La incompatibilidad de Pablo a los Apóstoles. La obra de Pablo: su evangelio: su doctrina; de su “yo” humano o de su Ego del mundo: personalidad humana social con todos los defectos y errores y por supuesto culpando siempre el pecado, no al pecador.


Igual que todos los pastores evangélicos y los sacerdotes y obispos católicos sometidos -esclavizados- a las pasiones de sus mundos: mental, afectivo, emocional y sexual; igual que los millones de seguidores de su doctrina.


No hacen nada para sí mismos, porque ninguno se han negado, al creer “a” Cristo haciendo su Voluntad: “Niéguese a sí mismo, tome su cruz y sígame”. Él (Pablo) tiene escrito: “Imitadme a mí”, vanidoso espiritual, no dice: IMITAD a Cristo. La Obra de los Apóstoles: sus Almas; prevalece a sus mundos materiales: Mental, afectivo, emocional y sexual: Un solo “pensamiento-sentimiento” con sus Facultades del Alma: Entendimiento (su inteligencia); Memoria y Voluntad (conjunto de las Virtudes desarrolladas por sus Almas).
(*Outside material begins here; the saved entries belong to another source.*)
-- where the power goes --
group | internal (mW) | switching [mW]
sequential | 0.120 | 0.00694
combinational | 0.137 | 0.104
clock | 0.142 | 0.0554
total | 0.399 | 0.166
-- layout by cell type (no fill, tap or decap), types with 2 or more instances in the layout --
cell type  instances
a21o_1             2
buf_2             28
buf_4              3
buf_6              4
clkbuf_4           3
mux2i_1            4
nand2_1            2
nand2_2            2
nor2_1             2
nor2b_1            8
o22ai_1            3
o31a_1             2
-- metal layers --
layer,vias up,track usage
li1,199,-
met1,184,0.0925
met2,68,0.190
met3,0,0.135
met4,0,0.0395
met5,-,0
[config.mk]
export PLATFORM = sky130hd
export DESIGN_NAME = uwire_shifter
export DESIGN_NICKNAME = d
export VERILOG_FILES = /design/src/rtl/uwire_shifter.sv
export SDC_FILE = /design/constraint.sdc
export NUM_CORES = 1
export LEC_CHECK = 0
export BUFFER_PORTS_ARGS = -buffer_cell sky130_fd_sc_hd__clkbuf_2
export CAP_MARGIN = 20
export CORE_MARGIN = 2
export CORE_UTILIZATION = 30
export CTS_BUF_LIST = sky130_fd_sc_hd__clkbuf_4
export DETAILED_ROUTE_END_ITERATION = 8
export PLACE_DENSITY = 0.54
export SKIP_CTS_REPAIR_TIMING = 1
export SLEW_MARGIN = 5
export SYNTH_ARGS = -nofsm -noshare
export SYNTH_HDL_FRONTEND = slang
export SYNTH_SLANG_ARGS = --single-unit
[constraint.sdc]
create_clock -name clk -period 2.3 [get_ports clk]
set_clock_uncertainty 0.2 [all_clocks]
set_input_delay 0.115 -clock clk [delete_from_list [all_inputs] [get_ports clk]]
set_output_delay 0.115 -clock clk [all_outputs]
set_load 0.01 [all_outputs]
“Hay que aprender a soportar las “pasiones” de vuestros hermanos” (no está escrito en la Biblia como tantas Enseñanzas de Cristo por medio del Espíritu de la Verdad a Ellos) Por la Luz que vivía en sus Almas al perfeccionar y purificar sus Virtudes, liberaban -soportando en sus Almas: materia-; los pecados que esclavizaban a las personas y de esa manera sí entendían las Enseñanzas de Cristo porque les hablan a las Almas, no a sus “yo-es”. Mientras Pablo se quejaba del pecado, “los Apóstoles sobrellevaban los que no eran suyos”: “Venid a Mí los que estéis cargados y cansados que os haré descansar” ¿Qué dicen los seguidores de Pablo? Porque él sufrió lo que nosotros lo estamos haciendo ahora.
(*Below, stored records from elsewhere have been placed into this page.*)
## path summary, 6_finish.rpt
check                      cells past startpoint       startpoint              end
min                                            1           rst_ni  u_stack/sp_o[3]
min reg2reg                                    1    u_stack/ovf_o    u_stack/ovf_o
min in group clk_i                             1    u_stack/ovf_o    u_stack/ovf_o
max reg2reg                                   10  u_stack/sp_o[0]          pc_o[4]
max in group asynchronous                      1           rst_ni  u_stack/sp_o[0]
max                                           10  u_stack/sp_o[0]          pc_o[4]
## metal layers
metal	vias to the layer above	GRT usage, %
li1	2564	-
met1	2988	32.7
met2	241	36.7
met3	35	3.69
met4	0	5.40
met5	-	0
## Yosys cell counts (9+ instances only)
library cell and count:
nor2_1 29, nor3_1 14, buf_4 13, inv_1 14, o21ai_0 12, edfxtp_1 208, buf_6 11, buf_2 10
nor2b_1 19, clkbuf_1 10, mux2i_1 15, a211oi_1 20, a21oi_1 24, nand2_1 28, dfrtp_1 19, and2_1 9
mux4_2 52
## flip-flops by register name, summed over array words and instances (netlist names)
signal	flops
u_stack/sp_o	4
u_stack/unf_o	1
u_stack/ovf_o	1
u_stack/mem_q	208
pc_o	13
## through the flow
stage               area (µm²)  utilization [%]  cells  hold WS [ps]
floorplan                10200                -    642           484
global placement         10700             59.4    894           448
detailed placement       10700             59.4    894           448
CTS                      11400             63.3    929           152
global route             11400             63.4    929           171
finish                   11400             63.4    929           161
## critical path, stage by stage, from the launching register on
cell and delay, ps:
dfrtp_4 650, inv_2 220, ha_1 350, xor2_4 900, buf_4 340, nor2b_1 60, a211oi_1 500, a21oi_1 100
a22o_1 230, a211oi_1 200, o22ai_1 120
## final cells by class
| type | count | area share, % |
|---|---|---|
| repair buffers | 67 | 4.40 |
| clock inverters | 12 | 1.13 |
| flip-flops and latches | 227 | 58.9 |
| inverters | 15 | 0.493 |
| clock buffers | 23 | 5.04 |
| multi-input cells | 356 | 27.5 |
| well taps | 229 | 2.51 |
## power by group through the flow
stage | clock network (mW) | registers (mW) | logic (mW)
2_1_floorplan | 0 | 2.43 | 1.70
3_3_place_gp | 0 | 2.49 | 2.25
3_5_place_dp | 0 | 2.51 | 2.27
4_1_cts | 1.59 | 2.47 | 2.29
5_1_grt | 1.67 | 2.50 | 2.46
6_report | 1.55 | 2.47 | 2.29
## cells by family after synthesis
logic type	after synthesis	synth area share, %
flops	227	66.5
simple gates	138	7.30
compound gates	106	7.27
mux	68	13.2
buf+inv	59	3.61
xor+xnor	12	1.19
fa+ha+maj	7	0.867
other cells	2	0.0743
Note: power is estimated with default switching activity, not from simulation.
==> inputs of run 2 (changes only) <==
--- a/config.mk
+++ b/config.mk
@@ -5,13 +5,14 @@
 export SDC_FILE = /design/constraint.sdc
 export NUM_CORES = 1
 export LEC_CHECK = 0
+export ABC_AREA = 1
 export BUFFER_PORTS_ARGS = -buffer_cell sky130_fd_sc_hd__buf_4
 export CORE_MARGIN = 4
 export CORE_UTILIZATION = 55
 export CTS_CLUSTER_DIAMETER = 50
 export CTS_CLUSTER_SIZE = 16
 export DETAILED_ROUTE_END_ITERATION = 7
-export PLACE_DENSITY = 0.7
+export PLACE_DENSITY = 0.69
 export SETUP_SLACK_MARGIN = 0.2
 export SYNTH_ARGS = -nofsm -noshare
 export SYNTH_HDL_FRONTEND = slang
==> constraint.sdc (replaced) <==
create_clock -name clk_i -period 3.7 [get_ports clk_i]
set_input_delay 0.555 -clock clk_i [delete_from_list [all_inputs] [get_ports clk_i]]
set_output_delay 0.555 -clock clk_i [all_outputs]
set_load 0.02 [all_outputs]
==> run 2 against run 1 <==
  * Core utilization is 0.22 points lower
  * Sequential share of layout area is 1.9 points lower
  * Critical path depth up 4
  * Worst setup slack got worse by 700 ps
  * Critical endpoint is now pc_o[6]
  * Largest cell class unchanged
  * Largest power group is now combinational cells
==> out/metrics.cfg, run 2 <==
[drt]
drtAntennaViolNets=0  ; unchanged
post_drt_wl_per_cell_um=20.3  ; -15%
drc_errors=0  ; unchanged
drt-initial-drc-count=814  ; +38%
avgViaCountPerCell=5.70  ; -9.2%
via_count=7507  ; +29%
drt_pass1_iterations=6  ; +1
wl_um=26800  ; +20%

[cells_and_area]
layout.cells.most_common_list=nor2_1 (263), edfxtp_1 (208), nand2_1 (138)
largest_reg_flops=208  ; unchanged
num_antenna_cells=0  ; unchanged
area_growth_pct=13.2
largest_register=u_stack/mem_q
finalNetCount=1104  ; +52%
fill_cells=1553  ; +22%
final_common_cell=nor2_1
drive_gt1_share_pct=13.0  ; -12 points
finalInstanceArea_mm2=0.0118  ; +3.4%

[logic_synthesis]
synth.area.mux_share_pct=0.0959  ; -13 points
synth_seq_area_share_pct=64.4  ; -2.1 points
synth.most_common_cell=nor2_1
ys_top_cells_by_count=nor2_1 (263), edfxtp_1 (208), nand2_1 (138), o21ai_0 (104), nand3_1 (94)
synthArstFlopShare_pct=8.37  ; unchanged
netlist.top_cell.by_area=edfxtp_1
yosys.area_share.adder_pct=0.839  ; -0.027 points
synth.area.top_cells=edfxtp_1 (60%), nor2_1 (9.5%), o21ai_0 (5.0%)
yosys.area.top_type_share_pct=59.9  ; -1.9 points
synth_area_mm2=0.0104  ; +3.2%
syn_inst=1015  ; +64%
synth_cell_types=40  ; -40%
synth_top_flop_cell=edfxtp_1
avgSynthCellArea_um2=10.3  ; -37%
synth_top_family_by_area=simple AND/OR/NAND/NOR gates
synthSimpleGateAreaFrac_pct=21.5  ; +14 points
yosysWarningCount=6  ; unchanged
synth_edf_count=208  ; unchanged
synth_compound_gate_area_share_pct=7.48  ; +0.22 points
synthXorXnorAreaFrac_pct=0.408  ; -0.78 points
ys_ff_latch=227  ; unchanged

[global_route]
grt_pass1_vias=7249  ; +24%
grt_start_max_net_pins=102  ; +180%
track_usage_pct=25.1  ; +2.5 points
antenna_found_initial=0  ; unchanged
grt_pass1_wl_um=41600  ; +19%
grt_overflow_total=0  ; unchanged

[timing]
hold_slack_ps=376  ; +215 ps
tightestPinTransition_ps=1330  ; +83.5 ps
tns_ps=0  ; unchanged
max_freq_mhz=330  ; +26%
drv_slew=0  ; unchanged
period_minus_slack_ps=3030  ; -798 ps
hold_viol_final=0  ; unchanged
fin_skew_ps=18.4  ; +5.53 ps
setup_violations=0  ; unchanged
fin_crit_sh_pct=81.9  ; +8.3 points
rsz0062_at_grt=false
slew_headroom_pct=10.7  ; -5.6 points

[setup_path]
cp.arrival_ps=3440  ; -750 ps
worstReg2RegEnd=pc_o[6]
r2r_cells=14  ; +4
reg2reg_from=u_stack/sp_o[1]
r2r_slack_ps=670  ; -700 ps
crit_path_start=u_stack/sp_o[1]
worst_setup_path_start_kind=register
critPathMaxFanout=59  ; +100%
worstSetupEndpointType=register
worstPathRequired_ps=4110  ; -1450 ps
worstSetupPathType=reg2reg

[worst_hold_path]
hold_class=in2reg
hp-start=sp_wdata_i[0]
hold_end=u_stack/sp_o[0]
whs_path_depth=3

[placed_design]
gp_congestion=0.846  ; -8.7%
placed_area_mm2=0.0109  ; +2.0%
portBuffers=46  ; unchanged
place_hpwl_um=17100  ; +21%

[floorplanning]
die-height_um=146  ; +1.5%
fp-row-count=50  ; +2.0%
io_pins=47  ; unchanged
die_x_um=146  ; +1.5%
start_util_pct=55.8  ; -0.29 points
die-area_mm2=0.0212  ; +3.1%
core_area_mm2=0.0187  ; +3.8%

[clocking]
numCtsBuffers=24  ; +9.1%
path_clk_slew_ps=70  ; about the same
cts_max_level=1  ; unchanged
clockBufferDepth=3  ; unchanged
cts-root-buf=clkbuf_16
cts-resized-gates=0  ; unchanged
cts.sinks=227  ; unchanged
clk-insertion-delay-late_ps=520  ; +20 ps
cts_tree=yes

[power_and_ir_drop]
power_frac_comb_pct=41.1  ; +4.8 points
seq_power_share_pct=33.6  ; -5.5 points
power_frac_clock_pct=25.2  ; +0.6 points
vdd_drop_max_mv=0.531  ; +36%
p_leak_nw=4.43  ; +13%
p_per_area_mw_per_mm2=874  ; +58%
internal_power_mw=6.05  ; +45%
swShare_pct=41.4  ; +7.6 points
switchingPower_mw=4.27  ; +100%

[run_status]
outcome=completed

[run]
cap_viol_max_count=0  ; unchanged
File: config.mk
export PLATFORM = sky130hd
export DESIGN_NAME = srp_seq
export DESIGN_NICKNAME = d
export VERILOG_FILES = /design/src/rtl/srp_seq.sv
export SDC_FILE = /design/constraint.sdc
export NUM_CORES = 1
export LEC_CHECK = 0
export BUFFER_PORTS_ARGS = -buffer_cell sky130_fd_sc_hd__buf_2
export CORE_UTILIZATION = 40
export CTS_CLUSTER_SIZE = 40
export DETAILED_ROUTE_END_ITERATION = 8
export SLEW_MARGIN = 15
export SYNTH_ARGS = -nofsm -noshare
export SYNTH_HDL_FRONTEND = slang
export SYNTH_SLANG_ARGS = --single-unit
File: constraint.sdc
create_clock -name clk -period 2.54 [get_ports clk]
set_input_delay 0.254 -clock clk [delete_from_list [all_inputs] [get_ports clk]]
set_output_delay 0.254 -clock clk [all_outputs]
set_load 0.01 [all_outputs]
===== src/rtl/mul_booth_pkg.sv =====
package mul_booth_pkg;

    typedef enum logic [2:0] {
        DG_ZERO,
        DG_POS1,
        DG_POS2,
        DG_NEG1,
        DG_NEG2
    } booth_dig_e;

    // Radix-4 Booth digit from {b(i+1), b(i), b(i-1)}
    function automatic booth_dig_e decode_group(input logic [2:0] grp);
        booth_dig_e d;
        case (grp)
            3'b001, 3'b010: d = DG_POS1;
            3'b011:         d = DG_POS2;
            3'b100:         d = DG_NEG2;
            3'b101, 3'b110: d = DG_NEG1;
            default:        d = DG_ZERO;
        endcase
        return d;
    endfunction

endpackage


===== src/rtl/booth_term_mux.sv =====
module booth_term_mux
    import mul_booth_pkg::*;
#(
    parameter int WIDTH = 16,
    parameter int ACC_W = WIDTH + 4,
    parameter int SH    = 0
) (
    input  logic [2:0]             grp,
    input  logic signed [WIDTH-1:0] mcand,
    output logic [ACC_W-1:0]        mag,
    output logic                    sub
);
    localparam int EXT_W = ACC_W - WIDTH;

    logic [ACC_W-1:0] ext;
    booth_dig_e       dig;

    assign ext = {{EXT_W{mcand[WIDTH-1]}}, mcand};
    assign dig = decode_group(grp);

    // magnitude is selected here; the sign is applied by the adder downstream
    always_comb begin
        mag = '0;
        sub = 1'b0;
        case (dig)
            DG_POS1: mag = ext << SH;
            DG_POS2: mag = ext << (SH + 1);
            DG_NEG1: begin mag = ext << SH;       sub = 1'b1; end
            DG_NEG2: begin mag = ext << (SH + 1); sub = 1'b1; end
            default: begin mag = '0;              sub = 1'b0; end
        endcase
    end

endmodule
**src/rtl/pwmb_pkg.sv**
```systemverilog
package pwmb_pkg;

   localparam logic [7:0] OFS_KIND   = 8'h05;
   localparam logic [7:0] OFS_CLK    = 8'h41;
   localparam logic [7:0] OFS_DIV    = 8'h42;
   localparam logic [7:0] OFS_MODE   = 8'h43;
   localparam logic [7:0] OFS_DUTY_L = 8'h44;
   localparam logic [7:0] OFS_DUTY_H = 8'h45;
   localparam logic [7:0] OFS_GATE   = 8'h46;
   localparam logic [7:0] OFS_SYNC   = 8'h47;

   localparam logic [7:0] KIND_PLAIN = 8'h0B;

   typedef struct packed {
      logic [1:0]  clk_sel;
      logic [1:0]  div_idx;
      logic [2:0]  exp;
      logic [15:0] duty;
   } pwm_cfg_t;

   // last count of the pre-divider for ratios 1, 3, 5, 6
   function automatic logic [2:0] div_last(input logic [1:0] idx);
      case (idx)
         2'd0:    return 3'd0;
         2'd1:    return 3'd2;
         2'd2:    return 3'd4;
         default: return 3'd5;
      endcase
   endfunction

endpackage

```
**src/rtl/pwmb_chan_regs.sv**
```systemverilog
module pwmb_chan_regs
   import pwmb_pkg::*;
#(
   parameter logic [7:0] KIND_CODE = KIND_PLAIN
) (
   input  logic       clk,
   input  logic       rst_n,
   input  logic       wr_en,
   input  logic [7:0] ofs,
   input  logic [7:0] wdata,
   input  logic       boundary,
   output logic [7:0] rdata,
   output pwm_cfg_t   act_cfg,
   output logic       restart,
   output logic       gate_en,
   output logic       gate_tri,
   output logic       gate_pwm
);

   pwm_cfg_t shd_cfg;
   logic     wide_q, glitch_q, pend_q, ramp_q;
   logic     sync_req, load;

   assign sync_req = wr_en && (ofs == OFS_SYNC) && wdata[0];
   assign load     = (sync_req && (!glitch_q || (act_cfg.clk_sel == 2'd0)))
                   || (pend_q && boundary);
   assign restart  = load;

   always_ff @(posedge clk or negedge rst_n) begin
      if (!rst_n) begin
         shd_cfg  <= '0;
         act_cfg  <= '0;
         wide_q   <= 1'b0;
         glitch_q <= 1'b0;
         pend_q   <= 1'b0;
         gate_en  <= 1'b0;
         gate_tri <= 1'b0;
         gate_pwm <= 1'b0;
         ramp_q   <= 1'b0;
      end else begin
         if (load) act_cfg <= shd_cfg;
         if (load)          pend_q <= 1'b0;
         else if (sync_req) pend_q <= 1'b1;
         if (wr_en) begin
            case (ofs)
               OFS_CLK: begin
                  shd_cfg.clk_sel <= wdata[1:0];
                  wide_q          <= wdata[2];
               end
               OFS_DIV: begin
                  shd_cfg.exp     <= wdata[2:0];
                  shd_cfg.div_idx <= wdata[6:5];
               end
               OFS_MODE:   glitch_q           <= wdata[5];
               OFS_DUTY_L: shd_cfg.duty[7:0]  <= wdata;
               OFS_DUTY_H: shd_cfg.duty[15:8] <= wdata;
               OFS_GATE: begin
                  gate_en  <= wdata[7];
                  gate_tri <= wdata[5];
                  gate_pwm <= wdata[2];
                  ramp_q   <= wdata[1];
               end
               default: ;
            endcase
         end
      end
   end

   always_comb begin
      case (ofs)
         OFS_KIND:   rdata = KIND_CODE;
         OFS_CLK:    rdata = {5'd0, wide_q, shd_cfg.clk_sel};
         OFS_DIV:    rdata = {1'b0, shd_cfg.div_idx, 2'b00, shd_cfg.exp};
         OFS_MODE:   rdata = {2'b00, glitch_q, 5'd0};
         OFS_DUTY_L: rdata = shd_cfg.duty[7:0];
         OFS_DUTY_H: rdata = shd_cfg.duty[15:8];
         OFS_GATE:   rdata = {gate_en, 1'b0, gate_tri, 2'b00, gate_pwm, ramp_q, 1'b0};
         default:    rdata = 8'h00;
      endcase
   end

   // immediate sync copies the shadow into the active set
   p_sync_load_r7: assert property (@(posedge clk) disable iff (!rst_n)
      (sync_req && !glitch_q) |=> (act_cfg == $past(shd_cfg)));

   // without a sync write or a pending sync the active set is frozen
   p_shadow_hold_r6: assert property (@(posedge clk) disable iff (!rst_n)
      (!(wr_en && (ofs == OFS_SYNC)) && !pend_q) |=> $stable(act_cfg));

   // a glitch-free sync on a running channel is deferred
   p_defer_r8: assert property (@(posedge clk) disable iff (!rst_n)
      (sync_req && glitch_q && (act_cfg.clk_sel != 2'd0) && !(pend_q && boundary))
      |=> pend_q);

endmodule

```
**src/rtl/pwmb_prescale.sv**
```systemverilog
module pwmb_prescale
   import pwmb_pkg::*;
#(
   parameter  int MAX_EXP = 7,
   localparam int EXC_W   = (MAX_EXP > 0) ? MAX_EXP : 1
) (
   input  logic       clk,
   input  logic       rst_n,
   input  logic       restart,
   input  logic       run,
   input  logic       tick,
   input  logic [1:0] div_idx,
   input  logic [2:0] exp,
   output logic       step
);

   logic [2:0] pd_q;
   logic       pd_last, ex_last;

   assign pd_last = (pd_q == div_last(div_idx));

   always_ff @(posedge clk or negedge rst_n) begin
      if (!rst_n)                pd_q <= '0;
      else if (restart || !run)  pd_q <= '0;
      else if (tick)             pd_q <= pd_last ? 3'd0 : pd_q + 3'd1;
   end

   generate
      if (MAX_EXP == 0) begin : g_no_exp
         assign ex_last = 1'b1;
      end else begin : g_exp
         logic [EXC_W-1:0] ex_q, ex_lim;
         always_comb begin
            for (int i = 0; i < EXC_W; i++) ex_lim[i] = (i < int'(exp));
         end
         assign ex_last = (ex_q == ex_lim);
         always_ff @(posedge clk or negedge rst_n) begin
            if (!rst_n)                   ex_q <= '0;
            else if (restart || !run)     ex_q <= '0;
            else if (tick && pd_last)     ex_q <= ex_last ? '0 : ex_q + 1'b1;
         end
         // exponent stage never passes its limit
         p_exp_bound_r4: assert property (@(posedge clk) disable iff (!rst_n)
            ex_q <= ex_lim);
      end
   endgenerate

   assign step = run && tick && pd_last && ex_last;

   // pre-divider stays inside its ratio
   p_pd_bound_r4: assert property (@(posedge clk) disable iff (!rst_n)
      pd_q <= div_last(div_idx));

endmodule

```
**src/rtl/pwmb_pattern.sv**
```systemverilog
module pwmb_pattern #(
   parameter  int CNT_W = 9,
   localparam int FULL  = 1 << CNT_W
) (
   input  logic        clk,
   input  logic        rst_n,
   input  logic        restart,
   input  logic        run,
   input  logic        step,
   input  logic [15:0] duty,
   input  logic        gate_en,
   input  logic        gate_tri,
   input  logic        gate_pwm,
   output logic        pwm_o,
   output logic        oe_o,
   output logic        boundary
);

   logic [CNT_W-1:0] cnt_q;
   logic             raw;

   assign boundary = step && (&cnt_q);
   assign raw      = ({16'd0, duty} >= 32'(FULL)) || (32'(cnt_q) < {16'd0, duty});
   assign pwm_o    = gate_en && gate_pwm && raw;
   assign oe_o     = gate_en || !gate_tri;

   always_ff @(posedge clk or negedge rst_n) begin
      if (!rst_n)               cnt_q <= '0;
      else if (restart || !run) cnt_q <= '0;
      else if (step)            cnt_q <= cnt_q + 1'b1;
   end

   // a stopped channel holds its step count at zero
   p_stop_zero_r3: assert property (@(posedge clk) disable iff (!rst_n)
      !run |=> (cnt_q == '0));

   // the count wraps to zero after the last step
   p_wrap_r4: assert property (@(posedge clk) disable iff (!rst_n)
      (boundary && !restart) |=> (cnt_q == '0));

endmodule

```
**src/rtl/pwm_bank.sv**
```systemverilog
module pwm_bank
   import pwmb_pkg::*;
#(
   parameter  int         NUM_CH    = 4,
   parameter  int         CNT_W     = 9,
   parameter  int         TICK_N    = 3,
   parameter  int         MAX_EXP   = 7,
   parameter  logic [7:0] KIND_CODE = KIND_PLAIN,
   localparam int         CH_W      = (NUM_CH > 1) ? $clog2(NUM_CH) : 1
) (
   input  logic              clk,
   input  logic              rst_n,
   input  logic              bus_wr,
   input  logic [CH_W+7:0]   bus_addr,
   input  logic [7:0]        bus_wdata,
   output logic [7:0]        bus_rdata,
   input  logic [TICK_N-1:0] ref_tick,
   output logic [NUM_CH-1:0] pwm_out,
   output logic [NUM_CH-1:0] pwm_oe
);

   generate
      if (NUM_CH < 1 || NUM_CH > 64) begin : g_bad_ch
         $error("pwm_bank: NUM_CH out of range");
      end
      if (CNT_W < 2 || CNT_W > 15) begin : g_bad_cnt
         $error("pwm_bank: CNT_W out of range");
      end
      if (TICK_N < 1 || TICK_N > 3) begin : g_bad_tick
         $error("pwm_bank: TICK_N must be 1..3");
      end
      if (MAX_EXP < 0 || MAX_EXP > 7) begin : g_bad_exp
         $error("pwm_bank: MAX_EXP must be 0..7");
      end
   endgenerate

   logic [CH_W-1:0] ch_sel;
   logic [7:0]      ofs;
   logic [7:0]      rd_arr [NUM_CH];

   assign ch_sel = bus_addr[CH_W+7:8];
   assign ofs    = bus_addr[7:0];

   for (genvar g = 0; g < NUM_CH; g++) begin : g_ch
      pwm_cfg_t act;
      logic     wr, restart, en, tri_sel, src_pwm, step, bnd, tick, run;

      assign wr  = bus_wr && (ch_sel == CH_W'(g));
      assign run = (act.clk_sel != 2'd0);

      always_comb begin
         tick = 1'b0;
         for (int t = 0; t < TICK_N; t++)
            if (act.clk_sel == 2'(t + 1)) tick = ref_tick[t];
      end

      pwmb_chan_regs #(.KIND_CODE(KIND_CODE)) regs_i (
         .clk(clk), .rst_n(rst_n), .wr_en(wr), .ofs(ofs), .wdata(bus_wdata),
         .boundary(bnd), .rdata(rd_arr[g]), .act_cfg(act), .restart(restart),
         .gate_en(en), .gate_tri(tri_sel), .gate_pwm(src_pwm));

      pwmb_prescale #(.MAX_EXP(MAX_EXP)) pre_i (
         .clk(clk), .rst_n(rst_n), .restart(restart), .run(run), .tick(tick),
         .div_idx(act.div_idx), .exp(act.exp), .step(step));

      pwmb_pattern #(.CNT_W(CNT_W)) pat_i (
         .clk(clk), .rst_n(rst_n), .restart(restart), .run(run), .step(step),
         .duty(act.duty), .gate_en(en), .gate_tri(tri_sel), .gate_pwm(src_pwm),
         .pwm_o(pwm_out[g]), .oe_o(pwm_oe[g]), .boundary(bnd));
   end

   always_comb begin
      bus_rdata = 8'h00;
      for (int c = 0; c < NUM_CH; c++)
         if (int'(ch_sel) == c) bus_rdata = rd_arr[c];
   end

   // a channel with its output disabled never shows a high level
   for (genvar g = 0; g < NUM_CH; g++) begin : g_chk
      p_gate_low_r9: assert property (@(posedge clk) disable iff (!rst_n)
         !g_ch[g].en |-> !pwm_out[g]);
   end

endmodule

```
Y se quedan tan tranquilos; son las doctrinas de la mentira. Mientras Pablo predicaba para el “yo” humano con la esperanza de que el Espíritu llegara a cada uno de ellos -igual en este tiempo- los Apóstoles manifestaban el Camino de la Verdad y de la Vida a las Almas de quiénes les escuchaban. 1 de Juan Cap. 3 vers 3. Y todo aquel que tiene esta esperanza en Él, se purifica a sí mismo, así como Él es puro. Esta certeza en Él obliga a su Alma al propósito de dominar a su materia, para que Ella -su Alma- fortalezca su Voluntad para purificarse a sí mismo, porque es consciente de que Él estará con su Presencia, -ayudarla/le- para permanecer en su Camino.